Las Vegas Sun

April 18, 2024

Sen. Tom Coburn’s list of wasteful spending misses the mark on Nevada

Beltway beautification 2

Sam Morris

Road worrier: Sen. Tom Coburn calls the Las Vegas Beltway beautification project a waste of money. Is he right?

In his report “Wastebook 2011: A Guide to Some of the Most Wasteful and Low Priority Government Spending of 2011,” Sen. Tom Coburn swings his fiscal watchdog hatchet at a Las Vegas Beltway beautification project, a Henderson “tree census” and an exhibit at the Western Folklife Center in Elko, home of the National Cowboy Poetry Gathering.

The beautification projects along the Las Vegas Beltway, one at Eastern Ave. and one at Flamingo Road, which cost taxpayers approximately $690,000, were managed by Clark County and paid for through the Federal Surface Transportation Enhancement Fund, which mandates that the money be used mostly for aesthetic improvements. Clark County provided matching funds, and the Nevada Department of Transportation distributed the money and vetted the applications from Nevada’s local agencies.
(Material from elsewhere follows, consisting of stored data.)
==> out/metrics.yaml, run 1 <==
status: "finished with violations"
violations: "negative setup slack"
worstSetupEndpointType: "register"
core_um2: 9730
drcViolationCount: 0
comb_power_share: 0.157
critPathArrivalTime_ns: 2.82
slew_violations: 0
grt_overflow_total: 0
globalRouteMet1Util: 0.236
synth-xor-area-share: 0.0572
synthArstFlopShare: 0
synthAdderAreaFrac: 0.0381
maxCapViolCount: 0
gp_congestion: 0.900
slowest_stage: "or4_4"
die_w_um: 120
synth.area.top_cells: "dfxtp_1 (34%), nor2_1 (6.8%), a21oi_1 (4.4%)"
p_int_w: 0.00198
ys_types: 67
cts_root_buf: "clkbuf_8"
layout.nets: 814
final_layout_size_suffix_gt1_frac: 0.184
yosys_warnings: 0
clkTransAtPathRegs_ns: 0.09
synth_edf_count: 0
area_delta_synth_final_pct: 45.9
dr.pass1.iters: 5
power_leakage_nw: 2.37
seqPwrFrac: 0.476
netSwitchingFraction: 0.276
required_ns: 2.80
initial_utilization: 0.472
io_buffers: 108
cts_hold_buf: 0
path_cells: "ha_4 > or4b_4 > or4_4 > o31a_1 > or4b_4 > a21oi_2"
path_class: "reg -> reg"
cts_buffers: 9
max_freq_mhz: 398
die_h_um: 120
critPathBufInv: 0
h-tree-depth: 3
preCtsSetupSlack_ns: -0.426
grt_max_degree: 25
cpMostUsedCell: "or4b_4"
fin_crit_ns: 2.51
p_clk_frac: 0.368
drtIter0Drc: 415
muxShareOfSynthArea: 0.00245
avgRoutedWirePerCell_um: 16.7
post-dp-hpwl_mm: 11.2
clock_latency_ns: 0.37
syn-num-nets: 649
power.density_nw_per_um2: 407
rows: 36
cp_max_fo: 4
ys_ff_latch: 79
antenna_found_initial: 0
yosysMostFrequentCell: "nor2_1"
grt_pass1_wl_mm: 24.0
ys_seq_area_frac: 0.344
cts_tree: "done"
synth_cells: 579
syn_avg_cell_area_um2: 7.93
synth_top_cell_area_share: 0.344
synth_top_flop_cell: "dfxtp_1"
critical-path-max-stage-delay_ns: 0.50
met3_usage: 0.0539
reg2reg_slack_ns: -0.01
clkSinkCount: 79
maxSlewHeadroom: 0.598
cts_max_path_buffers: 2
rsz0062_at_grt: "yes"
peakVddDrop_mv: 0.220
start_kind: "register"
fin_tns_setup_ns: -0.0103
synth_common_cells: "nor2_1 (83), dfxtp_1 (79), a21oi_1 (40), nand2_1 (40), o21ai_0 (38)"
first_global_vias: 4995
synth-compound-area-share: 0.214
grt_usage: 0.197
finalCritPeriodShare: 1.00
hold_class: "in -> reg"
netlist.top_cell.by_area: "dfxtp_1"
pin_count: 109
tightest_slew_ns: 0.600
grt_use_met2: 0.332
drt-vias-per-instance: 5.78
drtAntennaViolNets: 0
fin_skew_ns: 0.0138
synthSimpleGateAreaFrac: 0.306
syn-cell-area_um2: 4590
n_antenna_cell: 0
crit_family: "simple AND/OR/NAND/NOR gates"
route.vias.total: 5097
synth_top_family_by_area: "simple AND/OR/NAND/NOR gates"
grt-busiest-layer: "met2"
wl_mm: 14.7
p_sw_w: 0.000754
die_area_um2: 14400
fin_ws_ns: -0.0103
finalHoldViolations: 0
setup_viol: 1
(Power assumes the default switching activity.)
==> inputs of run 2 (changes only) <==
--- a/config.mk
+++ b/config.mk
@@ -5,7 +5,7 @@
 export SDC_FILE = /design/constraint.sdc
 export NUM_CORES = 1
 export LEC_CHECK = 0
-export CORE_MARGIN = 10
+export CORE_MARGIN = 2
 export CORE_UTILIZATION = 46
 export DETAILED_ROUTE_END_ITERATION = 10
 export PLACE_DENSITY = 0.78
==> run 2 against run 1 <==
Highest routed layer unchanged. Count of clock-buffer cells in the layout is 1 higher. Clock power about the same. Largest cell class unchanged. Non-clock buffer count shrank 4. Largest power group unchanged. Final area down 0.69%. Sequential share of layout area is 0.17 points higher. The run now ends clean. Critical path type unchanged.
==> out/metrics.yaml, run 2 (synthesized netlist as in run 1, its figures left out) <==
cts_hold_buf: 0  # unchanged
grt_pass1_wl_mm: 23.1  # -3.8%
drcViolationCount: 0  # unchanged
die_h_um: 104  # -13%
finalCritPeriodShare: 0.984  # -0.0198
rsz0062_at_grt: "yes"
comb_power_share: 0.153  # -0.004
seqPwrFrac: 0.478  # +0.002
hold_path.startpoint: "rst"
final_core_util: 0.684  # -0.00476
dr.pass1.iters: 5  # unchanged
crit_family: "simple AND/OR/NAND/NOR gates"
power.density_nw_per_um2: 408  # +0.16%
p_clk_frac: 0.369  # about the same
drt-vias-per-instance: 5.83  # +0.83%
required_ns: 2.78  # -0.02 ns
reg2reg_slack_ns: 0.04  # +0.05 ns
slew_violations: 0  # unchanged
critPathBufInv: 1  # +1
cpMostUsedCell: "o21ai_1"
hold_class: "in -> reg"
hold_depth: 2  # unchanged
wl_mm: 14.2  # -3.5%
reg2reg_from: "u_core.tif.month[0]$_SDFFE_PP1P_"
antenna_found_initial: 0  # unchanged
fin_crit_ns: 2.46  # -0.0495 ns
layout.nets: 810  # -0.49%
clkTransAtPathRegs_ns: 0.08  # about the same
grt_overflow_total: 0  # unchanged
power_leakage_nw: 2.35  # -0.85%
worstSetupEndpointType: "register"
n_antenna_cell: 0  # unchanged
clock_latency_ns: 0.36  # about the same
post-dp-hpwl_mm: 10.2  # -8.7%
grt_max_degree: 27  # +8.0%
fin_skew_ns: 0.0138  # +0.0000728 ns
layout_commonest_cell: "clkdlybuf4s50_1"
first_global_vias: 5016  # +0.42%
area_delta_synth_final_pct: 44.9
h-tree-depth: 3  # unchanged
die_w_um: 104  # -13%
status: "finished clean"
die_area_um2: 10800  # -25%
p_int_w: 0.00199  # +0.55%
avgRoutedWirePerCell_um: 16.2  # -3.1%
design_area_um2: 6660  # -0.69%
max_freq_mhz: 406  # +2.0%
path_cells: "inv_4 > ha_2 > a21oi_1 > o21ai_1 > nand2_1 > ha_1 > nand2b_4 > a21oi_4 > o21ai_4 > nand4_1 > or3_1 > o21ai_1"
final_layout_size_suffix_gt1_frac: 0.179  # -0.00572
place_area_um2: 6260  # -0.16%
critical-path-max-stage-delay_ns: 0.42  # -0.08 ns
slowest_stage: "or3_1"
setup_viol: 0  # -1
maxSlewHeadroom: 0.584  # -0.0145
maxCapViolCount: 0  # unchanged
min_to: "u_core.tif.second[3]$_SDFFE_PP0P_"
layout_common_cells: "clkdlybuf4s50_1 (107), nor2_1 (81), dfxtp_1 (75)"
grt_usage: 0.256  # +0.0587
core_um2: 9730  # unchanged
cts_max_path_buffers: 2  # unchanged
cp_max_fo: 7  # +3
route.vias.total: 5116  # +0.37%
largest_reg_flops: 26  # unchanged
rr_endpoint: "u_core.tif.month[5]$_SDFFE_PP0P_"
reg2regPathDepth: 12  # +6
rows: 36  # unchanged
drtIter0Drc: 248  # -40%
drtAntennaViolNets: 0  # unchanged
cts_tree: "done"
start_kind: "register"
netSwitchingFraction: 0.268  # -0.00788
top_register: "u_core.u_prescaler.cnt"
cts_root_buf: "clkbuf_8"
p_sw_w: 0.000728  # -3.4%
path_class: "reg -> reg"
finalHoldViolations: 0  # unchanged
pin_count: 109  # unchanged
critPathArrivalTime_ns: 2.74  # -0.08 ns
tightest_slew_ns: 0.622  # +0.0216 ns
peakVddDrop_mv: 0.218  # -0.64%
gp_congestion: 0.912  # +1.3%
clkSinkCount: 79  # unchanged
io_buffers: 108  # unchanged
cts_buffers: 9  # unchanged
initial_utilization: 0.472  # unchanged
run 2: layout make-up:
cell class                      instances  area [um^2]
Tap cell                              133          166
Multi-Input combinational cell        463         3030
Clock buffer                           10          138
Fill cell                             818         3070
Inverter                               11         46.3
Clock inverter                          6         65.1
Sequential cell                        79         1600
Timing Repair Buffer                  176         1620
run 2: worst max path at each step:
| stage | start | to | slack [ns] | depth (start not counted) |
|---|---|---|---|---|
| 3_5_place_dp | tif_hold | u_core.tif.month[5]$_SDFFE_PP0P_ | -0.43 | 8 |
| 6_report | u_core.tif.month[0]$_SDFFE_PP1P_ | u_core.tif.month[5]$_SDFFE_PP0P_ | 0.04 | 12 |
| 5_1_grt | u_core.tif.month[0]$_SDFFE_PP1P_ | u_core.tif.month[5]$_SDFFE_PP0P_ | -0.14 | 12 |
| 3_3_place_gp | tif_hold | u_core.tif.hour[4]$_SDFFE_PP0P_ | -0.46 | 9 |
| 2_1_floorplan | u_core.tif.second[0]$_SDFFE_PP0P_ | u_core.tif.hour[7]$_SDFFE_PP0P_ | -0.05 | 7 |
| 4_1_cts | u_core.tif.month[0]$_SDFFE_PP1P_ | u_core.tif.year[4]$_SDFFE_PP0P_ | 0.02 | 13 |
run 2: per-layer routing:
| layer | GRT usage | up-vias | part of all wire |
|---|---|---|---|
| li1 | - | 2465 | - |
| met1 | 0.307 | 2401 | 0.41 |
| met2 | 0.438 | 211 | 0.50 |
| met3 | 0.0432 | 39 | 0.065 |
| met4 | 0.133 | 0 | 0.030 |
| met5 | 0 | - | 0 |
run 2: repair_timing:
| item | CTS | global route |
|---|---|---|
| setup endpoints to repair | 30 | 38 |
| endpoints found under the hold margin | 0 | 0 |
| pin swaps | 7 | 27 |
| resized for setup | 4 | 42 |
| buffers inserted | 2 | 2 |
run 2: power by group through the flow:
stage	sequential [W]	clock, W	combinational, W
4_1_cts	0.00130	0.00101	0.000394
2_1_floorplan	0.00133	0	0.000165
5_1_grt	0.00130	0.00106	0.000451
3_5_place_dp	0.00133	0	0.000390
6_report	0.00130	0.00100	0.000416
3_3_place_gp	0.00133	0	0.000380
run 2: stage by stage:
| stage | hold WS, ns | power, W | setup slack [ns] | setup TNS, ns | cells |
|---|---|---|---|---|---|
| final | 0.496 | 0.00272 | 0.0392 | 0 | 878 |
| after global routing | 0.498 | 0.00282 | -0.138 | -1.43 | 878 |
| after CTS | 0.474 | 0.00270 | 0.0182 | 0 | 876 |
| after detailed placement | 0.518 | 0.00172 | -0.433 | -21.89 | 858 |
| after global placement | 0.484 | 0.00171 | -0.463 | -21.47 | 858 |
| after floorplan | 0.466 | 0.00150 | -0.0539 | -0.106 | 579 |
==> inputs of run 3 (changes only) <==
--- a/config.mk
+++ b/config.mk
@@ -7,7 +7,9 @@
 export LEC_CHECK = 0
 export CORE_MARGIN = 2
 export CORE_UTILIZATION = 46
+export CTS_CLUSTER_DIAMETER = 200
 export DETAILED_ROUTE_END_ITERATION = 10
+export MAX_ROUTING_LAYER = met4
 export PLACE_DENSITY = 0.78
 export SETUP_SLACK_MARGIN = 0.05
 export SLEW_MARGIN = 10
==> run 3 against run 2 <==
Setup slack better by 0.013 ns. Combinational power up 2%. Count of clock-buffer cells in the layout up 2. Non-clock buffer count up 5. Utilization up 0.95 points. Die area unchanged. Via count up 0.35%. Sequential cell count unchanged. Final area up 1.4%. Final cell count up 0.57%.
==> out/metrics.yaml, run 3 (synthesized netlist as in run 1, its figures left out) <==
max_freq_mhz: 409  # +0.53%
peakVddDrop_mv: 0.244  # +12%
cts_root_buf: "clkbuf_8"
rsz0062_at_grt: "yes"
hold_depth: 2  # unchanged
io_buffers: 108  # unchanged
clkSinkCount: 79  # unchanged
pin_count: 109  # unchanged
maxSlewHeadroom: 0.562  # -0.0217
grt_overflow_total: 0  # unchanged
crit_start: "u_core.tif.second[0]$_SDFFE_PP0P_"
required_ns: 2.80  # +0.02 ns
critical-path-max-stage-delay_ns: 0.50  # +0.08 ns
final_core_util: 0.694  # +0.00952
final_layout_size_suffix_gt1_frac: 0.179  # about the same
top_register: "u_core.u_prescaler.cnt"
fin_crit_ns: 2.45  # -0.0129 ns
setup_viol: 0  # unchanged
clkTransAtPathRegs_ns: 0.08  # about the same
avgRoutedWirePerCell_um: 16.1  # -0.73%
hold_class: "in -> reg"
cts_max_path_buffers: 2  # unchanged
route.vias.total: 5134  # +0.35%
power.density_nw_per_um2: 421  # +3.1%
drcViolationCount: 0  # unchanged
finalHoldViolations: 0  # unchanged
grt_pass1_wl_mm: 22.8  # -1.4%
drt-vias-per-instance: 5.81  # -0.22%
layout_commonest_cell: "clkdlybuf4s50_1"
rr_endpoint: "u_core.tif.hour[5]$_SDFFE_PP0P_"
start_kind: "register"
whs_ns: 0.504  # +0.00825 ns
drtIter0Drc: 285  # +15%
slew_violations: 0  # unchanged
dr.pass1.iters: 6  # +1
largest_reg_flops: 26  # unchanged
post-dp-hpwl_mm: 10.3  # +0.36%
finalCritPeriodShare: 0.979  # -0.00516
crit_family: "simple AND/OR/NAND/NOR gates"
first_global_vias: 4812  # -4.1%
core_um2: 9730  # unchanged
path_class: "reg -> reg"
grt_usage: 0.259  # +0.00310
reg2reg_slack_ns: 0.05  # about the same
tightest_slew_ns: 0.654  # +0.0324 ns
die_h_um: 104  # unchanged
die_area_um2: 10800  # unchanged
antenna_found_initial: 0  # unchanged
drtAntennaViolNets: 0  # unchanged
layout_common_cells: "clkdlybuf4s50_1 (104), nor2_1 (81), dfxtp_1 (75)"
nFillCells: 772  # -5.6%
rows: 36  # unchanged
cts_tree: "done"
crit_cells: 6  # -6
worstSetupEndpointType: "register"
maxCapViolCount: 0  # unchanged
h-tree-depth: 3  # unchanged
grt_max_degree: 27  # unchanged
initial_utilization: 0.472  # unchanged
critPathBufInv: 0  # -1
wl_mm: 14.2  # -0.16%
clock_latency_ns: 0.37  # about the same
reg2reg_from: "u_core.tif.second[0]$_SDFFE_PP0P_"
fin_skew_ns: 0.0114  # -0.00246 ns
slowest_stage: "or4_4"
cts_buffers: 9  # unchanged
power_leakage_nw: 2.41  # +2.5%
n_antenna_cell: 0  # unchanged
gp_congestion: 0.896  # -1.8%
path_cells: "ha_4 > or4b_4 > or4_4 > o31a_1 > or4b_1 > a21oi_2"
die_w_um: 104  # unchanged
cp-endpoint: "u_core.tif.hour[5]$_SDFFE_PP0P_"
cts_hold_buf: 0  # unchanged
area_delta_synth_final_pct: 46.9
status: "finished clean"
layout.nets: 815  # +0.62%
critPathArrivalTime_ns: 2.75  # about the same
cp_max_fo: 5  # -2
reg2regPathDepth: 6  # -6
### src/rtl/button_conditioner.sv
// button_conditioner
//
// Multi-channel pushbutton front end. Each channel synchronises a raw pin,
// debounces it, and derives level, press/release pulses, a toggle bit and
// long-press detection. Channels share only clock and reset.
//
// Ports:
//   clk        - system clock
//   resetn     - asynchronous active-low reset
//   in         - raw button pins (CHANNELS wide), asynchronous to clk
//   level      - debounced pressed state, 1 = pressed regardless of pin polarity
//   press      - one-cycle pulse after the debounced level rises
//   released   - one-cycle pulse after the debounced level falls
//                ("release" is a reserved word, hence the name)
//   toggle     - flips on every press
//   long_press - one-cycle pulse when a hold reaches LONG_COUNT cycles
//   held       - high from long_press until the release pulse
//
// Parameters:
//   CHANNELS    - number of independent channels (>= 1)
//   MAX_COUNT   - consecutive mismatching cycles needed to accept a new level (>= 1)
//   LONG_COUNT  - hold cycles before long_press; 0 disables long-press logic
//   ACTIVE_LOW  - 1 when the raw pin reads low while pressed
//   TOGGLE_INIT - reset value of every toggle bit

module button_conditioner #(
   parameter int CHANNELS    = 3,
   parameter int MAX_COUNT   = 511,
   parameter int LONG_COUNT  = 3000000,
   parameter bit ACTIVE_LOW  = 1'b1,
   parameter bit TOGGLE_INIT = 1'b0
) (
   input  logic                clk,
   input  logic                resetn,
   input  logic [CHANNELS-1:0] in,
   output logic [CHANNELS-1:0] level,
   output logic [CHANNELS-1:0] press,
   output logic [CHANNELS-1:0] released,
   output logic [CHANNELS-1:0] toggle,
   output logic [CHANNELS-1:0] long_press,
   output logic [CHANNELS-1:0] held
);

   // Debounce counter only ever reaches MAX_COUNT-1.
   localparam int CNT_W  = $clog2(MAX_COUNT + 1);
   // Hold counter only ever reaches LONG_COUNT-1; keep at least one bit.
   localparam int HOLD_W = (LONG_COUNT > 1) ? $clog2(LONG_COUNT + 1) : 1;

   typedef enum logic [1:0] {
      IDLE,
      PRESSED,
      LONG
   } hold_state_t;

   for (genvar i = 0; i < CHANNELS; i++) begin : g_chan

      logic             sync1;
      logic             sync2;
      logic             sample;
      logic             lvl;
      logic             lvl_next;
      logic             lvl_d;
      logic             prs;
      logic             rel;
      logic             tgl;
      logic             lp;
      logic             hld;
      logic [CNT_W-1:0] cnt;

      // Normalise polarity so sample = 1 always means "pressed".
      assign sample = sync2 ^ ACTIVE_LOW;

      // The level the debouncer will hold after this edge; the long-press
      // FSM uses it to start timing on the same edge the level rises.
      always_comb begin
         lvl_next = lvl;
         if ((sample != lvl) && (cnt == CNT_W'(MAX_COUNT - 1))) begin
            lvl_next = sample;
         end
      end

      // Synchroniser, debounce counter, edge pulses and toggle. The
      // synchroniser resets to the unpressed pin value so no spurious
      // mismatch is seen coming out of reset.
      always_ff @(posedge clk or negedge resetn) begin
         if (!resetn) begin
            sync1 <= ACTIVE_LOW;
            sync2 <= ACTIVE_LOW;
            cnt   <= '0;
            lvl   <= 1'b0;
            lvl_d <= 1'b0;
            prs   <= 1'b0;
            rel   <= 1'b0;
            tgl   <= TOGGLE_INIT;
         end else begin
            sync1 <= in[i];
            sync2 <= sync1;
            if ((sample == lvl) || (cnt == CNT_W'(MAX_COUNT - 1))) begin
               cnt <= '0;
            end else begin
               cnt <= cnt + 1'b1;
            end
            lvl   <= lvl_next;
            lvl_d <= lvl;
            prs   <= lvl & ~lvl_d;
            rel   <= ~lvl & lvl_d;
            if (lvl && !lvl_d) begin
               tgl <= ~tgl;
            end
         end
      end

      if (LONG_COUNT > 0) begin : g_long

         hold_state_t       state;
         logic [HOLD_W-1:0] hold;

         // Long-press FSM. Timing starts on the edge the level rises so the
         // pulse lands exactly LONG_COUNT cycles later. Leaving a pressed
         // state is keyed off the registered level so held clears on the
         // same edge the release pulse appears; if the level re-rises on
         // that very edge, timing restarts immediately.
         always_ff @(posedge clk or negedge resetn) begin
            if (!resetn) begin
               state <= IDLE;
               hold  <= '0;
               lp    <= 1'b0;
               hld   <= 1'b0;
            end else begin
               lp <= 1'b0;
               case (state)
                  IDLE: begin
                     if (lvl_next && !lvl) begin
                        state <= PRESSED;
                        hold  <= '0;
                     end
                  end
                  PRESSED: begin
                     if (!lvl) begin
                        state <= lvl_next ? PRESSED : IDLE;
                        hold  <= '0;
                        hld   <= 1'b0;
                     end else if (lvl_next) begin
                        if (hold == HOLD_W'(LONG_COUNT - 1)) begin
                           state <= LONG;
                           lp    <= 1'b1;
                           hld   <= 1'b1;
                        end else begin
                           hold <= hold + 1'b1;
                        end
                     end
                  end
                  LONG: begin
                     if (!lvl) begin
                        state <= lvl_next ? PRESSED : IDLE;
                        hold  <= '0;
                        hld   <= 1'b0;
                     end
                  end
                  default: begin
                     state <= IDLE;
                     hold  <= '0;
                     hld   <= 1'b0;
                  end
               endcase
            end
         end

      end else begin : g_no_long

         assign lp  = 1'b0;
         assign hld = 1'b0;

      end

      assign level[i]      = lvl;
      assign press[i]      = prs;
      assign released[i]   = rel;
      assign toggle[i]     = tgl;
      assign long_press[i] = lp;
      assign held[i]       = hld;

   end

endmodule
“It’s kind of ironic that the rules are set up by Congress, and here’s a senator criticizing what we have to abide by,” NDOT spokesman Scott Magruder says.
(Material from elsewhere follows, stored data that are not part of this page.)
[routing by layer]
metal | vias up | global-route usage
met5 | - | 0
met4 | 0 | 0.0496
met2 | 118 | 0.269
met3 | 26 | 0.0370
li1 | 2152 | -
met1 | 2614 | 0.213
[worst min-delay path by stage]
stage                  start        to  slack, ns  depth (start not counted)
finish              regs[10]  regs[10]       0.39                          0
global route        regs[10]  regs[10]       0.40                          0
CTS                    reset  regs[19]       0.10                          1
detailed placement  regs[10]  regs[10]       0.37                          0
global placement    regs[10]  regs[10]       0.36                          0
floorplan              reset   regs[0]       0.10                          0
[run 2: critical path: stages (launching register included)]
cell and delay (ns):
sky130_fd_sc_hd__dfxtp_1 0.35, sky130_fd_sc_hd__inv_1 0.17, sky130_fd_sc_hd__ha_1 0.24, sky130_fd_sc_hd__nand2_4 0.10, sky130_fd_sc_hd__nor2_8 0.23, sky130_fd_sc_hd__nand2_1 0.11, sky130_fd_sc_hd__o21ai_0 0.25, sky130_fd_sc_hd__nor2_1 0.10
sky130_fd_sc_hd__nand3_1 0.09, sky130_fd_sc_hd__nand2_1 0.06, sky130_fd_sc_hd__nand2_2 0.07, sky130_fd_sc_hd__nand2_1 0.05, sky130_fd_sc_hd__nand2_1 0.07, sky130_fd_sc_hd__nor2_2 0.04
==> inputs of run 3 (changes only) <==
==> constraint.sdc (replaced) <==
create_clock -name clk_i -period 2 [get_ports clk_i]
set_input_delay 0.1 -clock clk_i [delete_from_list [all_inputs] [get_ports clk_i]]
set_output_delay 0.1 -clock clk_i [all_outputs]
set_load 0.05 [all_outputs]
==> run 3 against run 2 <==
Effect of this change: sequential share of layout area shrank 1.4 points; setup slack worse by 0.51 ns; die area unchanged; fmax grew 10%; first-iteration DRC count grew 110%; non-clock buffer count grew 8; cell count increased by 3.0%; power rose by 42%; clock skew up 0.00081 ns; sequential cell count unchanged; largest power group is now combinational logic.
**config.mk**
```make
export PLATFORM = sky130hd
export DESIGN_NAME = luhn_digit_engine_flat
export DESIGN_NICKNAME = d
export VERILOG_FILES = /design/src/rtl/luhn_digit_if.sv /design/src/rtl/luhn_digit_engine.sv /design/src/flat_wrapper.sv
export SDC_FILE = /design/constraint.sdc
export NUM_CORES = 1
export LEC_CHECK = 0
export BUFFER_PORTS_ARGS = -buffer_cell sky130_fd_sc_hd__buf_2
export CORE_ASPECT_RATIO = 1.1
export CORE_MARGIN = 4
export CORE_UTILIZATION = 50
export CTS_BUF_LIST = sky130_fd_sc_hd__clkbuf_8 sky130_fd_sc_hd__clkbuf_16
export CTS_CLUSTER_SIZE = 12
export DETAILED_ROUTE_END_ITERATION = 6
export GPL_TIMING_DRIVEN = 0
export PLACE_DENSITY = 0.71
export SYNTH_ARGS = -nofsm -noshare
export SYNTH_HDL_FRONTEND = slang
export SYNTH_SLANG_ARGS = --single-unit
export TNS_END_PERCENT = 100
```
**constraint.sdc**
```tcl
create_clock -name clk -period 4.59 [get_ports clk]
set_input_delay 0.2295 -clock clk [delete_from_list [all_inputs] [get_ports clk]]
set_output_delay 0.2295 -clock clk [all_outputs]
set_load 0.03 [all_outputs]
```
**config.mk**
```make
export PLATFORM = sky130hd
export DESIGN_NAME = reorder_buffer
export DESIGN_NICKNAME = d
export VERILOG_FILES = /design/src/rtl/reorder_buffer_pkg.sv /design/src/rtl/reorder_buffer.sv
export SDC_FILE = /design/constraint.sdc
export NUM_CORES = 2
export LEC_CHECK = 0
export CAP_MARGIN = 5
export CORE_ASPECT_RATIO = 0.5
export CORE_MARGIN = 5
export CORE_UTILIZATION = 25
export DETAILED_ROUTE_END_ITERATION = 16
export SYNTH_ARGS = -nofsm -noshare
export SYNTH_HDL_FRONTEND = slang
export SYNTH_SLANG_ARGS = --single-unit
```
**constraint.sdc**
```tcl
create_clock -name clk_in -period 4.75 [get_ports clk_in]
set_input_delay 0.95 -clock clk_in [delete_from_list [all_inputs] [get_ports clk_in]]
set_output_delay 0.95 -clock clk_in [all_outputs]
set_load 0.02 [all_outputs]
```
## config.mk

```make
export PLATFORM = sky130hd
export DESIGN_NAME = mem_rmw_ctrl
export DESIGN_NICKNAME = d
export VERILOG_FILES = /design/src/rtl/mem_rmw_ctrl_pkg.sv /design/src/rtl/mem_rmw_ctrl_load_ext.sv /design/src/rtl/mem_rmw_ctrl.sv
export SDC_FILE = /design/constraint.sdc
export NUM_CORES = 1
export LEC_CHECK = 0
export BUFFER_PORTS_ARGS = -buffer_cell sky130_fd_sc_hd__buf_2
export CAP_MARGIN = 20
export CORE_MARGIN = 2
export CORE_UTILIZATION = 45
export DETAILED_ROUTE_END_ITERATION = 16
export GPL_TIMING_DRIVEN = 0
export PLACE_DENSITY_LB_ADDON = 0.05
export SYNTH_ARGS = -nofsm -noshare
export SYNTH_HDL_FRONTEND = slang
export SYNTH_SLANG_ARGS = --single-unit
```

## constraint.sdc

```tcl
create_clock -name clk -period 2.9 [get_ports clk]
set_clock_uncertainty 0.1 [all_clocks]
set_input_delay 0.58 -clock clk [delete_from_list [all_inputs] [get_ports clk]]
set_output_delay 0.58 -clock clk [all_outputs]
set_load 0.1 [all_outputs]
```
As for a $60,000 grant through the American Investment and Recovery Act to pay for a “tree survey and inventory” in Henderson, Kim Becker, communications and marketing director for Henderson Parks and Recreation, said the money is not for simply “counting trees.” “An unmanaged urban forest can lead to costly infrastructure repairs, public safety hazards and perhaps unmitigated liabilities,” Becker says.

And the $50,000 grant from the National Endowment for the Arts for the Western Folklife Center in Elko represents less than 2.6 percent of the center’s budget, according to Executive Director Charlie Seemann. “The vast majority of funding for the work of the center comes from private foundations, businesses and individual donors,” he says.